Mastodawn

May 10, 2024

#kdtree and ball trees seem cool, but require full knowledge of the thing I'm searching for. What if it's 7 dimensional and I only know 4 of the values?

I feel like a "parallel kd tree" with a separate binary index on each dimension would work better here.

Reduce depth. Allow unspecified values. It'd also be a snap to create and search each dim in parallel.

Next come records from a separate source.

`config.mk`:
```
export PLATFORM = sky130hd
export DESIGN_NAME = lfsr_rng_server
export DESIGN_NICKNAME = d
export VERILOG_FILES = /design/src/rtl/lfsr_rng_server_pkg.sv /design/src/rtl/lfsr_rng_server_rr_arbiter.sv /design/src/rtl/lfsr_rng_server.sv
export SDC_FILE = /design/constraint.sdc
export NUM_CORES = 1
export LEC_CHECK = 0
export CORE_UTILIZATION = 37
export DETAILED_ROUTE_END_ITERATION = 10
export DONT_BUFFER_PORTS = 1
export SLEW_MARGIN = 15
export SYNTH_ARGS = -nofsm -noshare
export SYNTH_HDL_FRONTEND = slang
export SYNTH_SLANG_ARGS = --single-unit
```
`constraint.sdc`:
```
create_clock -name clk -period 6.06 [get_ports clk]
set_input_delay 1.212 -clock clk [delete_from_list [all_inputs] [get_ports clk]]
set_output_delay 1.212 -clock clk [all_outputs]
set_load 0.03 [all_outputs]
```
`src/rtl/lfsr_rng_server_pkg.sv`:
```
// Shared constants, types and the reference LFSR step for the random-number server.
// The Galois form shifts right and folds TAPS in whenever the bit shifted out is 1.
package lfsr_pkg;

  localparam int LFSR_W = 5;
  localparam logic [LFSR_W-1:0] LFSR_TAPS = 5'b10100;
  localparam logic [LFSR_W-1:0] LFSR_SEED = 5'b00001;

  typedef logic [LFSR_W-1:0] lfsr_t;

  typedef enum logic {
    IDLE = 1'b0,
    RESP = 1'b1
  } fsm_state_t;

  function automatic lfsr_t lfsr_step(lfsr_t s);
    return (s >> 1) ^ (s[0] ? LFSR_TAPS : '0);
  endfunction

endpackage

```
`src/rtl/lfsr_rng_server_rr_arbiter.sv`:
```
// Round-robin arbiter: picks the first active request at or after ptr, wrapping around.
// The pointer moves one past the winner only when a grant is actually issued.
module rr_arbiter
  import lfsr_pkg::*;
#(
  parameter int NREQ = 4
) (
  input  logic                    clk,
  input  logic                    reset,
  input  logic [NREQ-1:0]         req,
  input  logic                    en,
  output logic [NREQ-1:0]         grant,
  output logic [$clog2(NREQ)-1:0] grant_idx
);

  localparam int IW = $clog2(NREQ);

  logic [IW-1:0] ptr;
  logic [IW:0]   sum;
  logic [IW-1:0] cand;
  logic          found;

  always_comb begin
    grant     = '0;
    grant_idx = '0;
    found     = 1'b0;
    sum       = '0;
    cand      = '0;
    for (int k = 0; k < NREQ; k++) begin
      sum = {1'b0, ptr} + (IW+1)'(k);
      if (sum >= (IW+1)'(NREQ)) sum = sum - (IW+1)'(NREQ);
      cand = sum[IW-1:0];
      if (!found && req[cand]) begin
        found     = 1'b1;
        grant_idx = cand;
      end
    end
    if (en && found) grant[grant_idx] = 1'b1;
  end

  always_ff @(posedge clk or negedge reset) begin
    if (!reset) begin
      ptr <= '0;
    end else if (en && found) begin
      ptr <= (grant_idx == IW'(NREQ-1)) ? '0 : grant_idx + 1'b1;
    end
  end

endmodule

```
`src/rtl/lfsr_rng_server.sv`:
```
// One LFSR shared by NREQ requesters; each grant hands out the current state and steps it.
// A held response blocks new grants until resp_rdy; seed loads block grants for a cycle.
module lfsr_rng_server
  import lfsr_pkg::*;
#(
  parameter int                NREQ  = 4,
  parameter int                WIDTH = LFSR_W,
  parameter logic [WIDTH-1:0]  TAPS  = LFSR_TAPS,
  parameter logic [WIDTH-1:0]  SEED  = LFSR_SEED
) (
  input  logic                    clk,
  input  logic                    reset,
  input  logic [NREQ-1:0]         req_val,
  output logic [NREQ-1:0]         req_rdy,
  output logic                    resp_val,
  input  logic                    resp_rdy,
  output logic [$clog2(NREQ)-1:0] resp_id,
  output logic [WIDTH-1:0]        resp_data,
  input  logic                    cfg_seed_val,
  input  logic [WIDTH-1:0]        cfg_seed,
  output logic                    cfg_err,
  output logic [15:0]             stat_count
);

  localparam int IW = $clog2(NREQ);

  function automatic logic [WIDTH-1:0] step(logic [WIDTH-1:0] s);
    return (s >> 1) ^ (s[0] ? TAPS : '0);
  endfunction

  fsm_state_t       state, state_nxt;
  logic [WIDTH-1:0] lfsr;
  logic [NREQ-1:0]  grant;
  logic [IW-1:0]    grant_idx;
  logic             grant_en;
  logic             any_grant;
  logic [IW-1:0]    id_p1;
  logic [WIDTH-1:0] data_p1;

  // reset gates grant_en so req_rdy stays low while reset is held
  assign grant_en  = reset && ((state == IDLE) || resp_rdy) && !cfg_seed_val;
  assign any_grant = |grant;
  assign req_rdy   = grant;
  assign resp_id   = id_p1;
  assign resp_data = data_p1;

  rr_arbiter #(.NREQ(NREQ)) u_arb (
    .clk       (clk),
    .reset     (reset),
    .req       (req_val),
    .en        (grant_en),
    .grant     (grant),
    .grant_idx (grant_idx)
  );

  always_comb begin
    state_nxt = state;
    resp_val  = (state == RESP);
    case (state)
      IDLE:    if (any_grant) state_nxt = RESP;
      RESP:    if (resp_rdy) state_nxt = any_grant ? RESP : IDLE;
      default: state_nxt = IDLE;
    endcase
  end

  always_ff @(posedge clk or negedge reset) begin
    if (!reset) state <= IDLE;
    else        state <= state_nxt;
  end

  // all-zero seed would lock the LFSR, so it is replaced by SEED and flagged
  always_ff @(posedge clk or negedge reset) begin
    if (!reset) begin
      lfsr    <= SEED;
      cfg_err <= 1'b0;
    end else if (cfg_seed_val) begin
      if (cfg_seed == '0) begin
        lfsr    <= SEED;
        cfg_err <= 1'b1;
      end else begin
        lfsr <= cfg_seed;
      end
    end else if (any_grant) begin
      lfsr <= step(lfsr);
    end
  end

  // stage p1: response registers, loaded on grant and held until drained
  always_ff @(posedge clk or negedge reset) begin
    if (!reset) begin
      id_p1   <= '0;
      data_p1 <= '0;
    end else if (any_grant) begin
      id_p1   <= grant_idx;
      data_p1 <= lfsr;
    end
  end

  always_ff @(posedge clk or negedge reset) begin
    if (!reset)                   stat_count <= '0;
    else if (resp_val && resp_rdy) stat_count <= stat_count + 16'd1;
  end

endmodule
```
==> reports/qor.csv <==
stage,metric,value,unit
outcome,outcome,"finished, final reports clean",
timing,Clock Skew,3.10,ps
worst_setup_path,worst endpoint required time,4850,ps
timing,Fin Hold WS,510,ps
clock_network,CTS max path bufs,2,
drt,Vias per Instance,5.27,
worst_hold_path,min-delay src,lfsr[4],
worst_setup_path,critical path arrival,2650,ps
power,P per Cell Area,403,nW/um^2
timing,unrepaired setup endpoints after global routing,false,
worst_setup_path,nature of the critical path endpoint,output port,
worst_setup_path,r2r startpoint,u_arb.ptr[1],
timing,worst slew pin tran,819,ps
floorplan,starting density of the core,38.9,%
worst_setup_path,Startpoint Class,input pin,
global_routing,vias in the first global route,1089,
job,Max-Cap Viols,0,
power,peak supply drop,0.000169,V
clock_network,CTS tree,yes,
floorplan,die area,4540,sq um
clock_network,hold buffers post-CTS,0,
logic_synthesis,Synth Register Bits,32,
place,Inst Count DP,191,
timing,fin crit period,3860,ps
global_routing,total gr overflow,0,
logic_synthesis,Synth cell types,37,
power,Tot Pwr,0.692,mW
drt,Detailed Route Iter0 Violations,40,
timing,worst setup margin,2200,ps
timing,"Period Utilization, post-route",63.7,%
logic_synthesis,Syn Std Cell Area,1580,sq um
logic_synthesis,Yosys warning total,0,
logic_synthesis,Cells after Synth,143,
layout,fillers,375,
clock_network,worst-skew pair later-pin latency,270,ps
drt,drt total wl,2.74,mm
layout,Storage cell area,802,sq um
power,leakage dissipation,0.809,nW
drt,post-route ant nets,0,
layout,Final nets,166,
floorplan,Rows,23,
worst_setup_path,Setup crit start,req_val[2],
logic_synthesis,"Seq/Total Area, Yosys",50.8,%
place,RD Place Congestion,0.754,
place,Post-DP HPWL,2.04,mm
drt,drt wl/cell,13.7,microns
timing,Max Slew Vio Count,0,
clock_network,CTS H-tree depth,2,
place,Post-DP Area,1630,sq um
timing,Setup TNS,0,ps
layout,fin area,1720,sq um
drt,first-pass detailed-route iteration total,2,
timing,Hold Fails Final Rpt,0,
layout,utilization after layout,42.3,%
layout,footprint of the multi-input gates,711,sq um
floorplan,io pins,42,
worst_hold_path,Hold Crit Class,reg -> reg,
clock_network,setup bufs post-CTS,0,
clock_network,root buffer selected by CTS,clkbuf_8,
place,port bufs,0,
clock_network,Clock Pin Slew Worst Setup and Hold Paths,60,ps
timing,Final setup viols,0,
logic_synthesis,Synthesized Nets,161,
worst_setup_path,Crit Path Class,in -> out,
timing,Peak Freq,259,MHz
floorplan,Die X,67.4,microns
layout,area grow syn2layout,8.71,%
floorplan,Die Span Y,67.4,microns
layout,layout cell share with drive strength beyond 1,13.4,%
drt,DRC,0,
layout,n_diodes,0,
global_routing,All-Layer GR Usage,14.1,%
place,Setup WS pre-CTS,2190,ps
clock_network,post_cts resized,0,
global_routing,largest net degree at the start of global routing,34,
global_routing,initial antenna violation count,0,
clock_network,Sinks on Clock Net,32,
drt,routed vias,1049,
floorplan,area of the core,4060,sq um
global_routing,first-pass GRT wire length,4.69,mm
clock_network,Num CTS Buffers,5,
layout,fin cells,199,
timing,Relative slew margins,45.0,%
worst_setup_path,"Max FO, Critical Path",5,
logic_synthesis,Mapped Avg Cell Area,11.1,sq um
## placed cells by master, fill, tap and decap left out, drive strengths merged, types with 2 or more instances in the layout
cell	netlist	final
inv	14	14
dfrtp	31	31
nor2	6	6
nor3	4	4
ha	5	5
and2	5	5
o21ai	7	7
and3	4	4
nand4	4	4
clkbuf	1	8
nand3	9	9
xnor2	8	8
xor2	8	8
mux2i	2	2
o311ai	3	3
mux2	5	5
nor4	4	4
nand2b	2	2
nand2	8	8
a21oi	4	4
## final timing paths
kind | endpoint | cells past startpoint | slack [ps]
setup / recovery | req_rdy[0] | 6 | 2200
min in group asynchronous | stat_count[0] | 0 | 630
max in group asynchronous | lfsr[0] | 0 | 5250
setup reg to reg | resp_id[0] | 7 | 3260
hold / removal | resp_data[4] | 2 | 510
hold reg to reg | resp_data[4] | 2 | 510
## registers in the layout, summed over array words and instances (netlist names)
| name | cells |
|---|---|
| cfg_err | 1 |
| lfsr | 5 |
| resp_data | 5 |
| resp_id | 2 |
| resp_val | 1 |
| stat_count | 16 |
| u_arb.ptr | 2 |
## kinds of logic after synthesis
kind of cell	after synthesis	synth area share (%)
xor gates and xnor gates	16	8.87
and+or+nand+nor	50	20.4
buffers and inverters	16	4.28
DFF	32	50.8
adders and majority gates	5	3.96
muxes	7	4.83
AOI/OAI and AO/OA	17	6.89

This must already exist...

#computerscience #math

Show thread

bob

@davidr "it's 7 dimensional and I know 4 of the values" = "it lies within this bounding hypercube". you're probably not going to be able to do much better than find the LCA of the hypercube in the kd-tree and do an O(n) search of the subtree rooted at that node.

Show thread

bob May 10, 2024

@davidr if the dimensions you know are the first 4 you could also use a sorted array of morton codes. the values of those 4 dimensions are a common prefix so you can just do a single binary search and a linear scan

Show thread

dr 🛠️🛰️📡🎧

May 11, 2024

@bob Part of my hesitance is that I'm not that familiar with these data structures. My understanding is that the kd tree splits first on dim 1, then dim 2....k, then dim 1 again, etc, until max depth/min node size is reached.

If I'm missing some dimensional values, how do I bridge those gulfs and continue on into further subtrees of the dims I do have?

Maybe that's what "LCA of the hypercube" means.